David Grimes was born in Salford in 1943, and was brought up in Prestwich, north Manchester. His secondary education was at Stand Grammar School in Whitefield, and then at Manchester University. He qualified in medicine in 1966, undertaking training posts at the Manchester Royal Infirmary. Further training was at St George’s Hospital London as a registrar, returning to Manchester as a senior registrar. In 1977 he was appointed a consultant physician with a special interest in gastroenterology, at the Blackburn hospitals, and he has worked there ever since. In addition to busy clinical duties, he has also been involved in medical management, becoming medical director of the hospital trust for ten years. He has also contributed much to medical education, in Blackburn and in the northwest region.

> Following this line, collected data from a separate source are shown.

This is an optimization exercise on Yosys and OpenROAD, whose aim is small area, not a production implementation. Only simulation tests tie the RTL to the original design; equivalence was not proved. Power and IR drop assume default switching activity.

== job 101 ==
Design ram, start of the top module:
module ram(
  input        CLK_I,
  input        RST_N_I,
  input        WR_EN_I,
  input  [7:0] WR_ADDR_I,
  input        RD_EN_I,
  input  [7:0] RD_ADDR_I,
  input  [7:0] DATA_IN_I,
  output [7:0] DATA_OUT_O
);
reg       wr_q;    
reg       rd_q;    
reg [7:0] data_out_r;
reg [7:0] mem [0:255];
assign DATA_OUT_O = data_out_r;
wire idle = ~wr_q & ~rd_q;
always @(posedge CLK_I) begin
  wr_q <= RST_N_I & idle & WR_EN_I;
  rd_q <= RST_N_I & idle & ~WR_EN_I & RD_EN_I;
end
wire [7:0]  wdata = DATA_IN_I & {8{RST_N_I}};
wire [15:0] wlo_n, whi_n;    
genvar i, w, b;
generate
  for (i = 0; i < 16; i = i + 1) begin : g_wdec
    assign wlo_n[i] = ~(~RST_N_I | (wr_q & (WR_ADDR_I[3:0] == i)));
    assign whi_n[i] = ~(~RST_N_I | (WR_ADDR_I[7:4] == i));
  end
  for (w = 0; w < 256; w = w + 1) begin : g_word
    wire we;
    rd_nor2 u_we (.a(wlo_n[w % 16]), .b(whi_n[w / 16]), .y(we));
    always @(posedge CLK_I)
      if (we) mem[w] <= wdata;
  end
endgenerate
wire [15:0] lsel;            
wire [15:0] hsel_n;          
generate
  for (i = 0; i < 16; i = i + 1) begin : g_rdec
    assign lsel[i]   = (RD_ADDR_I[3:0] == i);
    assign hsel_n[i] = ~(RST_N_I & (RD_ADDR_I[7:4] == i));
  end
endgenerate
wire [7:0] rdata;
generate
  for (b = 0; b < 8; b = b + 1) begin : g_bit
    wire [15:0] gn;          
    for (i = 0; i < 16; i = i + 1) begin : g_grp
      wire [15:0] d;
      for (w = 0; w < 16; w = w + 1) begin : g_d
        assign d[w] = mem[16*i + w][b];
      end
      rd_grp16 u_grp (.d(d), .sel(lsel), .y_n(gn[i]));
    end
    rd_out16 u_out (.g_n(gn), .sel_n(hsel_n), .y(rdata[b]));
  end
endgenerate
always @(posedge CLK_I)
  if (~RST_N_I | rd_q)
    data_out_r <= rdata;
endmodule
Settings: LEC_CHECK=0, CAP_MARGIN=30, CORE_MARGIN=2, CORE_UTILIZATION=50, CTS_BUF_LIST=sky130_fd_sc_hd__clkbuf_16, CTS_CLUSTER_DIAMETER=60, CTS_CLUSTER_SIZE=30, SLEW_MARGIN=30, SYNTH_HIERARCHICAL=1, SYNTH_MINIMUM_KEEP_SIZE=0; clock period 8.0 ns.
run.sh (not shown) runs the stock make flow with config.mk's settings and CLKGATE_MAP_FILE= SYNTH_SCRIPT=/design/flow/synth_recipe.tcl, a recipe that flattens the netlist after the stock synthesis.
Changes in job 102 relative to job 101:
# job 101
export LEC_CHECK = 0
export CAP_MARGIN = 30
export CORE_MARGIN = 2
export CORE_UTILIZATION = 50
export CTS_BUF_LIST = sky130_fd_sc_hd__clkbuf_16
export CTS_CLUSTER_DIAMETER = 60
export CTS_CLUSTER_SIZE = 30
export SLEW_MARGIN = 30
export SYNTH_HIERARCHICAL = 1
export SYNTH_MINIMUM_KEEP_SIZE = 0
create_clock -name core_clock -period 8.0 [get_ports {CLK_I}]
# job 102
export LEC_CHECK = 0
export CAP_MARGIN = 20
export CORE_MARGIN = 2
export CORE_UTILIZATION = 60
export CTS_BUF_LIST = sky130_fd_sc_hd__clkbuf_4
export CTS_CLUSTER_DIAMETER = 35
export CTS_CLUSTER_SIZE = 10
export SLEW_MARGIN = 20
export SYNTH_HIERARCHICAL = 1
export SYNTH_MINIMUM_KEEP_SIZE = 0
create_clock -name core_clock -period 8.0 [get_ports {CLK_I}]
==> flow/flow/run.sh (new file) <==
#!/bin/bash
set -e -o pipefail
export CTS_ARGS="-sink_clustering_enable -repair_clock_nets -sink_clustering_size 10 -sink_clustering_max_diameter 35 -buf_list sky130_fd_sc_hd__clkbuf_4 -dont_use_dummy_load"
export BUFFER_PORTS_ARGS="-buffer_cell sky130_fd_sc_hd__buf_1"
bash standard.sh > standard.log 2>&1
==> flow/standard.sh (new file) <==
#!/bin/bash
# synth_recipe.tcl (not shown) runs the flow's synth.tcl, then flattens the netlist and writes it again
# the make line also repeats each setting of config.mk as NAME=value (left out here)
make -C /OpenROAD-flow-scripts/flow DESIGN_CONFIG=/design/flow/config.mk WORK_HOME=/design/flow/orfs CLKGATE_MAP_FILE= SYNTH_SCRIPT=/design/flow/synth_recipe.tcl "${@:-finish}"
removed: flow/run.sh
### Flow results
The final worst slack reported for job 102 is greater than that of job 101 by 280 ps.
[diff] total power, job 102 relative to job 101: improvement
Relative to job 101, overall die height has decreased by 8.6% in job 102.
The run with more routed wire is job 101, not job 102.
Job 102 reports its peak-usage layer in the global routing report as met2 while job 101 reports met1.
From job 101 to job 102 the numbers moved as follows: sequential fraction of total cell area rose 3.0 points; number of sequential cells about even.
#### Input delta (job 103 over job 102)
# job 102
export LEC_CHECK = 0
export CAP_MARGIN = 20
export CORE_MARGIN = 2
export CORE_UTILIZATION = 60
export CTS_BUF_LIST = sky130_fd_sc_hd__clkbuf_4
export CTS_CLUSTER_DIAMETER = 35
export CTS_CLUSTER_SIZE = 10
export SLEW_MARGIN = 20
export SYNTH_HIERARCHICAL = 1
export SYNTH_MINIMUM_KEEP_SIZE = 0
create_clock -name core_clock -period 8.0 [get_ports {CLK_I}]
# job 103
export LEC_CHECK = 0
export CAP_MARGIN = 20
export CORE_MARGIN = 2
export CORE_UTILIZATION = 50
export CTS_BUF_LIST = sky130_fd_sc_hd__clkbuf_8
export CTS_CLUSTER_DIAMETER = 45
export CTS_CLUSTER_SIZE = 18
export SLEW_MARGIN = 20
export SYNTH_HIERARCHICAL = 1
export SYNTH_MINIMUM_KEEP_SIZE = 0
create_clock -name core_clock -period 8.0 [get_ports {CLK_I}]
==> flow/flow/run.sh <==
#!/bin/bash
set -e -o pipefail
export CTS_ARGS="-sink_clustering_enable -repair_clock_nets -sink_clustering_size 18 -sink_clustering_max_diameter 45 -buf_list sky130_fd_sc_hd__clkbuf_8 -dont_use_dummy_load"
bash standard.sh > standard.log 2>&1
==> comparison <==
Comparing job 103 and job 102, minimum setup slack in the final design is higher on job 102.
In terms of combinational fraction of design power, job 103 and job 102 differ only marginally.
Across job 103 and job 102, none had a timing, DRC or antenna violation.
Any difference in global-route wire length before repair between job 103 and job 102 is small enough to ignore.
Compared to job 102, job 103 has clock period minus worst slack 290 ps higher.
Measured against each other, job 103 and job 102 differ in fraction of the cycle the final worst path needs, the lower figure coming from job 102.
| slew of the pin with the lowest slew margin | job 103 vs job 102 | 33 ps lower |
Minimum hold slack delta (job 103 − job 102): favourable
### job 103 -> job 104
# job 103
export LEC_CHECK = 0
export CAP_MARGIN = 20
export CORE_MARGIN = 2
export CORE_UTILIZATION = 50
export CTS_BUF_LIST = sky130_fd_sc_hd__clkbuf_8
export CTS_CLUSTER_DIAMETER = 45
export CTS_CLUSTER_SIZE = 18
export SLEW_MARGIN = 20
export SYNTH_HIERARCHICAL = 1
export SYNTH_MINIMUM_KEEP_SIZE = 0
create_clock -name core_clock -period 8.0 [get_ports {CLK_I}]
# job 104
export LEC_CHECK = 0
export CAP_MARGIN = 30
export CORE_MARGIN = 2
export CORE_UTILIZATION = 50
export CTS_BUF_LIST = sky130_fd_sc_hd__clkbuf_8
export CTS_CLUSTER_DIAMETER = 45
export CTS_CLUSTER_SIZE = 18
export SLEW_MARGIN = 30
export SYNTH_HIERARCHICAL = 1
export SYNTH_MINIMUM_KEEP_SIZE = 0
create_clock -name core_clock -period 8.0 [get_ports {CLK_I}]
--- a/flow/flow/run.sh
+++ b/flow/flow/run.sh
@@ -2,2 +2,3 @@
 set -e -o pipefail
+cp standard.sh standard.sh.log.copy 2>/dev/null || true
 export CTS_ARGS="-sink_clustering_enable -repair_clock_nets -sink_clustering_size 18 -sink_clustering_max_diameter 45 -buf_list sky130_fd_sc_hd__clkbuf_8 -dont_use_dummy_load"
## What came out
Diff job 103..job 104 | die height | unchanged. ~same routed length per instance in job 104 and job 103. Worst-case hold slack essentially unchanged between job 104 and job 103. Side by side, worst slew margin relative to its limit turned out higher in job 104 than in job 103. | clock power | job 104 vs job 103 | ≈ equal |. Going from job 103 to job 104, transition at the pin with the smallest max-transition slack shows a reduction of 130 ps, total power shows no meaningful change.
The following lists how job 105 was set up differently from job 104:
# job 104
export LEC_CHECK = 0
export CAP_MARGIN = 30
export CORE_MARGIN = 2
export CORE_UTILIZATION = 50
export CTS_BUF_LIST = sky130_fd_sc_hd__clkbuf_8
export CTS_CLUSTER_DIAMETER = 45
export CTS_CLUSTER_SIZE = 18
export SLEW_MARGIN = 30
export SYNTH_HIERARCHICAL = 1
export SYNTH_MINIMUM_KEEP_SIZE = 0
create_clock -name core_clock -period 8.0 [get_ports {CLK_I}]
# job 105
export LEC_CHECK = 0
export CAP_MARGIN = 20
export CORE_MARGIN = 2
export CORE_UTILIZATION = 50
export CTS_BUF_LIST = sky130_fd_sc_hd__clkbuf_4
export CTS_CLUSTER_DIAMETER = 35
export CTS_CLUSTER_SIZE = 10
export SLEW_MARGIN = 20
export SYNTH_HIERARCHICAL = 1
export SYNTH_MINIMUM_KEEP_SIZE = 0
create_clock -name core_clock -period 8.0 [get_ports {CLK_I}]
==> flow/flow/run.sh <==
#!/bin/bash
set -e -o pipefail
export CTS_ARGS="-sink_clustering_enable -repair_clock_nets -sink_clustering_size 10 -sink_clustering_max_diameter 35 -buf_list sky130_fd_sc_hd__clkbuf_4 -dont_use_dummy_load"
export BUFFER_PORTS_ARGS="-buffer_cell sky130_fd_sc_hd__buf_1"
bash standard.sh > standard.log 2>&1
In job 105 relative to job 104, number of clock-tree buffers in the layout had gone up by more than half.
Re proportion of cell area occupied by registers: job 105 and job 104 aren't equal, and the higher value belongs to job 105.
Where final critical path time including I/O delays and setup is concerned, job 104 is outperformed by job 105.
Critical path endpoint: data_out_r[6]$_DFFE_PP_ -> job 104, data_out_r[1]$_DFFE_PP_ -> job 105

what the ideal ports hide:
No port has a modelled driver above. Below, the same layouts with a new extraction and two added sets of constraints.
Step 1 sets driving cells, clkbuf_16 on the clock port and buf_2 on the other inputs (assumed; they add their load-dependent delay and slew).
Step 2 also shifts input and output timing later by t, the mid clock arrival at the registers, as if the neighbouring blocks saw the same clock.
a / b / c = ideal ports / drivers / drivers and shift; a / b = the first two.
run	t, ns	setup slack, ns	worst hold slack (ns)	latest minus earliest clock arrival (ns)
job 101	0.840	2.898 / 2.941 / 2.101	0.615 / 0.615 / 0.615	0.059 / 0.059
job 102	1.317	3.174 / 3.201 / 1.883	0.512 / 0.469 / 0.637	0.125 / 0.125
job 103	0.972	2.880 / 2.922 / 1.950	0.620 / 0.620 / 0.620	0.113 / 0.114
job 104	0.960	3.005 / 3.040 / 2.079	0.621 / 0.621 / 0.621	0.153 / 0.153
job 105	1.329	3.723 / 3.769 / 2.440	0.543 / 0.496 / 0.601	0.125 / 0.125
After both steps setup and hold are still met in every run listed. The setup slack of job 102, which loses most, moves by +0.027 ns with the drivers and by -1.291 ns with both steps.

His extensive day-to-day clinical practice meant that the wards and the outpatient clinics became his focus for research. This clinical experience together with extensive reading and research led to his realisation that vitamin D held the key to understanding many illnesses. For a thesis based on his research he was awarded the degree of MD University of Manchester in 1993. More information was being generated internationally and ideas were developing - especially the remarkable properties of statin drugs, which he suggests are acting like vitamin D itself. Several publications in leading journals were not enough to deliver the big picture that he had developed, and a book became necessary.

David’s leisure time is spent gardening and travelling, with more than twenty years as a scout leader. He also has a long interest in the industrial history of North-west England. Much time is also spent with his family, now that he and his wife Jenny have several grandchildren from their three children.